INPUT section start
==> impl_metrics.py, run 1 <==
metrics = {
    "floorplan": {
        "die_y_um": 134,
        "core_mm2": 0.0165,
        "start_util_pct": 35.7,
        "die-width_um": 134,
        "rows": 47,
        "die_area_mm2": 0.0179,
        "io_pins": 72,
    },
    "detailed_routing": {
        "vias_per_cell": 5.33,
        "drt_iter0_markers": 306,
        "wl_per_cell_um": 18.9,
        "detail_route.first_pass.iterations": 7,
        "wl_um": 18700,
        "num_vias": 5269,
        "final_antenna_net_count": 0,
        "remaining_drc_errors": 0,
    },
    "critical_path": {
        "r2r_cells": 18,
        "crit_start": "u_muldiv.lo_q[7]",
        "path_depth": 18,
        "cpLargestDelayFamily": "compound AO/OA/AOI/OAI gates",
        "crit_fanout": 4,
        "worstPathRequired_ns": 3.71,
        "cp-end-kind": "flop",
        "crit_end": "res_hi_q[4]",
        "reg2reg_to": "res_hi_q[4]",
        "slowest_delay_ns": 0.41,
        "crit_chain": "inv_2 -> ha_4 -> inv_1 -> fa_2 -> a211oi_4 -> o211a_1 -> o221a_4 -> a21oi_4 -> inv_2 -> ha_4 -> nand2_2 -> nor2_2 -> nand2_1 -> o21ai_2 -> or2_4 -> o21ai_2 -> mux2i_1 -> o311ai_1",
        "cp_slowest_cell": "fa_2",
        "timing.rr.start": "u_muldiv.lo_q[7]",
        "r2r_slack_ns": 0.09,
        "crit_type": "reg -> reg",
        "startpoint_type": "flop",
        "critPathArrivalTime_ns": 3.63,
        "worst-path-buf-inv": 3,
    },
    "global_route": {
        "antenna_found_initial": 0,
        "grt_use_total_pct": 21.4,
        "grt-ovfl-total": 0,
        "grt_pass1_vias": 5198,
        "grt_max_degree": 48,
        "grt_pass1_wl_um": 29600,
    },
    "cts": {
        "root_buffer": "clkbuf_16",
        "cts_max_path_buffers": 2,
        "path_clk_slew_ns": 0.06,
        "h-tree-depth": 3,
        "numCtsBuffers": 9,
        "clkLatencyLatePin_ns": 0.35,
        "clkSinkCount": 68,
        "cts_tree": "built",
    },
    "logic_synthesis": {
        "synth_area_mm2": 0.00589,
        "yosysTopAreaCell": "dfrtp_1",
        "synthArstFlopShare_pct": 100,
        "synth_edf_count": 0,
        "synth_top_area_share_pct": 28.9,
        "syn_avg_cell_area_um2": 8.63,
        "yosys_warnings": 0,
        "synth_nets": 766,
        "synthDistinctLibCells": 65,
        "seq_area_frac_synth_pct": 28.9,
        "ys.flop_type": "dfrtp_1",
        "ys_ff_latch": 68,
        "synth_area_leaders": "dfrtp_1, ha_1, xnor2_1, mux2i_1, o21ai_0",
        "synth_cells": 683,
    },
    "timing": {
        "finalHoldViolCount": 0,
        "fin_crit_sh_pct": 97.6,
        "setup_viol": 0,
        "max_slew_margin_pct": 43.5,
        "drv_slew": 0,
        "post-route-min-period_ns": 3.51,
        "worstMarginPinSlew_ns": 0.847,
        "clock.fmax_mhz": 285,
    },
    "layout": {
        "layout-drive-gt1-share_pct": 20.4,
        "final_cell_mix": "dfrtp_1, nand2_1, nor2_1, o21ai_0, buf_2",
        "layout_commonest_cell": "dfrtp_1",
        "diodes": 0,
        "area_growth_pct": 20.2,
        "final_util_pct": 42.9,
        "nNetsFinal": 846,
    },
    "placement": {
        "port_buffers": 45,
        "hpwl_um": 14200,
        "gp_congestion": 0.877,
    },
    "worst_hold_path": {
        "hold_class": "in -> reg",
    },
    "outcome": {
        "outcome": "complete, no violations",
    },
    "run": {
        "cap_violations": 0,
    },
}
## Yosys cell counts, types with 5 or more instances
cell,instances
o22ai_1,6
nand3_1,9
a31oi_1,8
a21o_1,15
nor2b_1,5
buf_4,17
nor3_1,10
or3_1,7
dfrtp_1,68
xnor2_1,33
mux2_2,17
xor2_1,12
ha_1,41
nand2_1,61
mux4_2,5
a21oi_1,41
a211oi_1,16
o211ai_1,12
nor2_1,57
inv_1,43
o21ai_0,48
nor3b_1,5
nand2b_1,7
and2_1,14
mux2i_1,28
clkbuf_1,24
INPUT section end
INPUT section start
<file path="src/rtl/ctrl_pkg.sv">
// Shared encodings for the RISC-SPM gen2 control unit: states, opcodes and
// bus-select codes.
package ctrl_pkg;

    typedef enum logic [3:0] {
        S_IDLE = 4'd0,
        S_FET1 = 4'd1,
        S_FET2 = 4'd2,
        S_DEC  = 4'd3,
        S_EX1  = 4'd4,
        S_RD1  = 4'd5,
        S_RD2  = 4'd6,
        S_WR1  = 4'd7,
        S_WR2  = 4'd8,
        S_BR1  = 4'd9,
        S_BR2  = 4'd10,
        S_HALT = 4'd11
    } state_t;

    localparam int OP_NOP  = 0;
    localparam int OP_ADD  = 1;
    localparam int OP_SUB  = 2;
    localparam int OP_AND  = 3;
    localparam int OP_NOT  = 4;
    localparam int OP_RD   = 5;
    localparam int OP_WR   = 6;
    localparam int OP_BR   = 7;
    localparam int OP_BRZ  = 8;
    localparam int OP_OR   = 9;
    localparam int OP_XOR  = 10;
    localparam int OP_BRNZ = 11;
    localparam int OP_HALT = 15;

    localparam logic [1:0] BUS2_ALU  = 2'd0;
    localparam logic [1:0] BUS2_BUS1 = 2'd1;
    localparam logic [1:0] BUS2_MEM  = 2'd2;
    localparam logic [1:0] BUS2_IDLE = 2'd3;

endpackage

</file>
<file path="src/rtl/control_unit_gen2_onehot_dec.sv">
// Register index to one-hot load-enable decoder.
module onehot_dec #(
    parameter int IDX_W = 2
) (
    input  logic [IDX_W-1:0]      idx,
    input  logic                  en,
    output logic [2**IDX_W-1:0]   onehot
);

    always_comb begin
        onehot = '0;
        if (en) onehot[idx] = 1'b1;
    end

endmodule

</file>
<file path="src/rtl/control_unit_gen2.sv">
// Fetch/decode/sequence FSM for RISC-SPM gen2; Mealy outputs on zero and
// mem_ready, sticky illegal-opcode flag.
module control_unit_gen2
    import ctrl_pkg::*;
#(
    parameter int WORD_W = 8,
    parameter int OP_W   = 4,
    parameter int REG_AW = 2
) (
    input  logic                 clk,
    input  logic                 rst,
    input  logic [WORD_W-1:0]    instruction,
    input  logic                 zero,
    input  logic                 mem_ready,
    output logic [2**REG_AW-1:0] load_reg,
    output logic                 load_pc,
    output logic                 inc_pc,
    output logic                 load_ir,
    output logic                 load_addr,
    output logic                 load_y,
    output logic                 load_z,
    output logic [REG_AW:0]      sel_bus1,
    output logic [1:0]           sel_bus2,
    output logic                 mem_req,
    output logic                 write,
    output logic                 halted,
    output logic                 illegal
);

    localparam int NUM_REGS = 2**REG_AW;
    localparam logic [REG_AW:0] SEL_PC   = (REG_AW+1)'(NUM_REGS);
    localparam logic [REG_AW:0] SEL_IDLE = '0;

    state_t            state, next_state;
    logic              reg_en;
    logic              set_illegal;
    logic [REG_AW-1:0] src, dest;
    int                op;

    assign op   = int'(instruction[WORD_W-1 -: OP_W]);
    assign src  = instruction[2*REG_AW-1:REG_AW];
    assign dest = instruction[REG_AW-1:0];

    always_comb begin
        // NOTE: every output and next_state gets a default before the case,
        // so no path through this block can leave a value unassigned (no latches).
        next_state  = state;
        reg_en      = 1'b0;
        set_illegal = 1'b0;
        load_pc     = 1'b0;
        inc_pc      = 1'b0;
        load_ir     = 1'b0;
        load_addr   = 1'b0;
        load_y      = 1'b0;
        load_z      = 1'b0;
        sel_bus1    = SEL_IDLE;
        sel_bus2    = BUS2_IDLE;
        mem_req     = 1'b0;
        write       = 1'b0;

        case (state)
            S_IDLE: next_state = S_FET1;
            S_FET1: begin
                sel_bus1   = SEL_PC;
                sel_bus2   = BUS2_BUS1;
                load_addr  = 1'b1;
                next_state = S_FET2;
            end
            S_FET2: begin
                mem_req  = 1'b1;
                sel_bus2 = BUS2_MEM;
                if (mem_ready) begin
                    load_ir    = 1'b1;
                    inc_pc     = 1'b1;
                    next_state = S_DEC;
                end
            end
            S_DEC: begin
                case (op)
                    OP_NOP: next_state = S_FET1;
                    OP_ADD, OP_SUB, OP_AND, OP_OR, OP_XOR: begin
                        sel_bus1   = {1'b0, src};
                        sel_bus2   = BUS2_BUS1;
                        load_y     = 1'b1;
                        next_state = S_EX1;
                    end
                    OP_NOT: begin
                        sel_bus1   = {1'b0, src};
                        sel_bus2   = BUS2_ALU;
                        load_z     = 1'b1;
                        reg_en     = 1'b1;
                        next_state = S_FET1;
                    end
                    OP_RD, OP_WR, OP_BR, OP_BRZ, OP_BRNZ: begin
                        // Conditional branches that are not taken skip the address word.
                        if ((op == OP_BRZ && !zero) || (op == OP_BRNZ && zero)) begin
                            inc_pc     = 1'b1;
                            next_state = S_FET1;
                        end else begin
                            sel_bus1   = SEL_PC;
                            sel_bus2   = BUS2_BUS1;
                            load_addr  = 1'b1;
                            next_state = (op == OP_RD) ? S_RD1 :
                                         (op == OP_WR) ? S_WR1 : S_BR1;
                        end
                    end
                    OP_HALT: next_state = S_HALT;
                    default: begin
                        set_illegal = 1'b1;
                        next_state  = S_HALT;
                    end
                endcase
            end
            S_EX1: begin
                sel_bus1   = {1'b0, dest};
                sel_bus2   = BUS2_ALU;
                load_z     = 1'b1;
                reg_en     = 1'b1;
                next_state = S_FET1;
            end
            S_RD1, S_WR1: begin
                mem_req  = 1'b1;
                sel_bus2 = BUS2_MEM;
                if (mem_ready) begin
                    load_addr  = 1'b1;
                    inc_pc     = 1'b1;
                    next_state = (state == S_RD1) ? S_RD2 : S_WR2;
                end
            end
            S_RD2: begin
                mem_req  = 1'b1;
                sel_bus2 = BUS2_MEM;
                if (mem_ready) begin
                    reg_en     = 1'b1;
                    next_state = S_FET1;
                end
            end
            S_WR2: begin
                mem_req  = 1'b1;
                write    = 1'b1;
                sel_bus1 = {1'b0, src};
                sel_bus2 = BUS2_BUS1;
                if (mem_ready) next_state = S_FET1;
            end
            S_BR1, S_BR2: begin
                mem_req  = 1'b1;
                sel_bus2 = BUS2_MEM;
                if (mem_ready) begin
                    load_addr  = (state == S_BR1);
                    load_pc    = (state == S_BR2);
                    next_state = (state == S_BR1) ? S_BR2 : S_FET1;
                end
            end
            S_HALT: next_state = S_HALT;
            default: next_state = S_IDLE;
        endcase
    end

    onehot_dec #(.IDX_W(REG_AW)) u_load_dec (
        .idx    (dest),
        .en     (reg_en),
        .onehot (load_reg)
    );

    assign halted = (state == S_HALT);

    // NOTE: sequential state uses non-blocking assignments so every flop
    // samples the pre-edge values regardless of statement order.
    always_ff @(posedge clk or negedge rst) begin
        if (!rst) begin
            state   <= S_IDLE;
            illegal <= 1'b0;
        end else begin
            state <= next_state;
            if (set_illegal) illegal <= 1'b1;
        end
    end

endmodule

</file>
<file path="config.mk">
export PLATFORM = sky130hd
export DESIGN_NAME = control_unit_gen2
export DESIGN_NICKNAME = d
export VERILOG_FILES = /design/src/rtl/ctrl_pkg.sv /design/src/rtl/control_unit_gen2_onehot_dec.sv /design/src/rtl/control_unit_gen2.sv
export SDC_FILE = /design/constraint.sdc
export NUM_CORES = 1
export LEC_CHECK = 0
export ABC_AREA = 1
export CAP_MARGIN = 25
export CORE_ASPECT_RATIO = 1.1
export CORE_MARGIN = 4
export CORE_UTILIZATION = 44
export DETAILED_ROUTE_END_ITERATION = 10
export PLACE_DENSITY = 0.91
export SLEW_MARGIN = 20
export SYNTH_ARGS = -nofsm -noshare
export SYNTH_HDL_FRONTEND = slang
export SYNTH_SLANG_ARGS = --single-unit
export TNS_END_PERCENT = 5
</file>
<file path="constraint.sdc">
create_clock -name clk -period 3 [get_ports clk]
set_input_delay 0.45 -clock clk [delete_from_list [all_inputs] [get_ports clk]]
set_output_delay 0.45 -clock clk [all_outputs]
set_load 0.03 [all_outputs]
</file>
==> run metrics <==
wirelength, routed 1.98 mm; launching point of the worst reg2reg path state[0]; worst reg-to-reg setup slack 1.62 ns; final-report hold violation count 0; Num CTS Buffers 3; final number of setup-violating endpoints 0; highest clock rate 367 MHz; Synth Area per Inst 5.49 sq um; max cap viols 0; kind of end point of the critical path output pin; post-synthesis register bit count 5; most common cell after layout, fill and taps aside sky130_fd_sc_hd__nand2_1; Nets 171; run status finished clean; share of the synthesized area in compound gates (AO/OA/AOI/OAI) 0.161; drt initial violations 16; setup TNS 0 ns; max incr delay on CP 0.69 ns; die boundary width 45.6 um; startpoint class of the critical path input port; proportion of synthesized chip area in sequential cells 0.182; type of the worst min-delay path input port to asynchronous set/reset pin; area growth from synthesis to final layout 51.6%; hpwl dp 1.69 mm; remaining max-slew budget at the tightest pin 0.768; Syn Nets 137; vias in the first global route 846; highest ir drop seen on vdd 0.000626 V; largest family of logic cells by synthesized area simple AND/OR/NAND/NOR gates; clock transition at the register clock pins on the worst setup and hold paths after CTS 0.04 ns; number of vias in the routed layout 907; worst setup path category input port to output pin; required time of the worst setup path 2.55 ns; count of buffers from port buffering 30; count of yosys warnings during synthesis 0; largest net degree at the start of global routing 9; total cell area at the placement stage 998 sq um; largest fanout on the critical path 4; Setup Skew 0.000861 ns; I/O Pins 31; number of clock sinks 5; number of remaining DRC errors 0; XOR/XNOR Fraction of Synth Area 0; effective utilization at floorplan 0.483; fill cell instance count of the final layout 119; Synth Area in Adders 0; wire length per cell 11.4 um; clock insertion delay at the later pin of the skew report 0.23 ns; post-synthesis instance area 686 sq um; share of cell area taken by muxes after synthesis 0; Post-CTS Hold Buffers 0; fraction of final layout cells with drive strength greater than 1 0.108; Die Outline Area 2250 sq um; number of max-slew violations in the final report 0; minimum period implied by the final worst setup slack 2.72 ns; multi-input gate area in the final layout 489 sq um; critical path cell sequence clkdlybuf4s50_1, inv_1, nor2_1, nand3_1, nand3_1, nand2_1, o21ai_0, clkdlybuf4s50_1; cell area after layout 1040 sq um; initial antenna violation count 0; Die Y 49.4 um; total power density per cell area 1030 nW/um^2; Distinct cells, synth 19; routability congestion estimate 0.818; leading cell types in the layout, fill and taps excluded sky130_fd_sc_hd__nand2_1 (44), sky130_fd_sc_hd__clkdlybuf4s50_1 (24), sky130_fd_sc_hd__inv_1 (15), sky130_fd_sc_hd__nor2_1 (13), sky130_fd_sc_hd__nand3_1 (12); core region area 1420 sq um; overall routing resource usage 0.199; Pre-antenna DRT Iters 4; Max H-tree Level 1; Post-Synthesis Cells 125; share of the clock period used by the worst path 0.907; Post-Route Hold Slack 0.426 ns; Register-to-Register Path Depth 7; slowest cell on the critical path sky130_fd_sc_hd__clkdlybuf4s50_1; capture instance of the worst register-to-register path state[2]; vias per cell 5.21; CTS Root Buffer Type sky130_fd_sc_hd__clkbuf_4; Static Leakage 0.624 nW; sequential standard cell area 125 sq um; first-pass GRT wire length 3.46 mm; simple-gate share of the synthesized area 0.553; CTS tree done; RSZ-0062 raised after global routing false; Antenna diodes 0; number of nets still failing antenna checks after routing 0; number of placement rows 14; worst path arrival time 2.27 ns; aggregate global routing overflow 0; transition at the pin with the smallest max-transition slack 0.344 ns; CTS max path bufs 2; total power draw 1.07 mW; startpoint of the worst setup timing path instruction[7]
INPUT section end
* _WHAT YOU WILL DO_
Which lines hold the string "instances"? Copy all of them from the data above.

* _RESULT OF THIS EXERCISE_
## Yosys cell counts, types with 5 or more instances
cell,instances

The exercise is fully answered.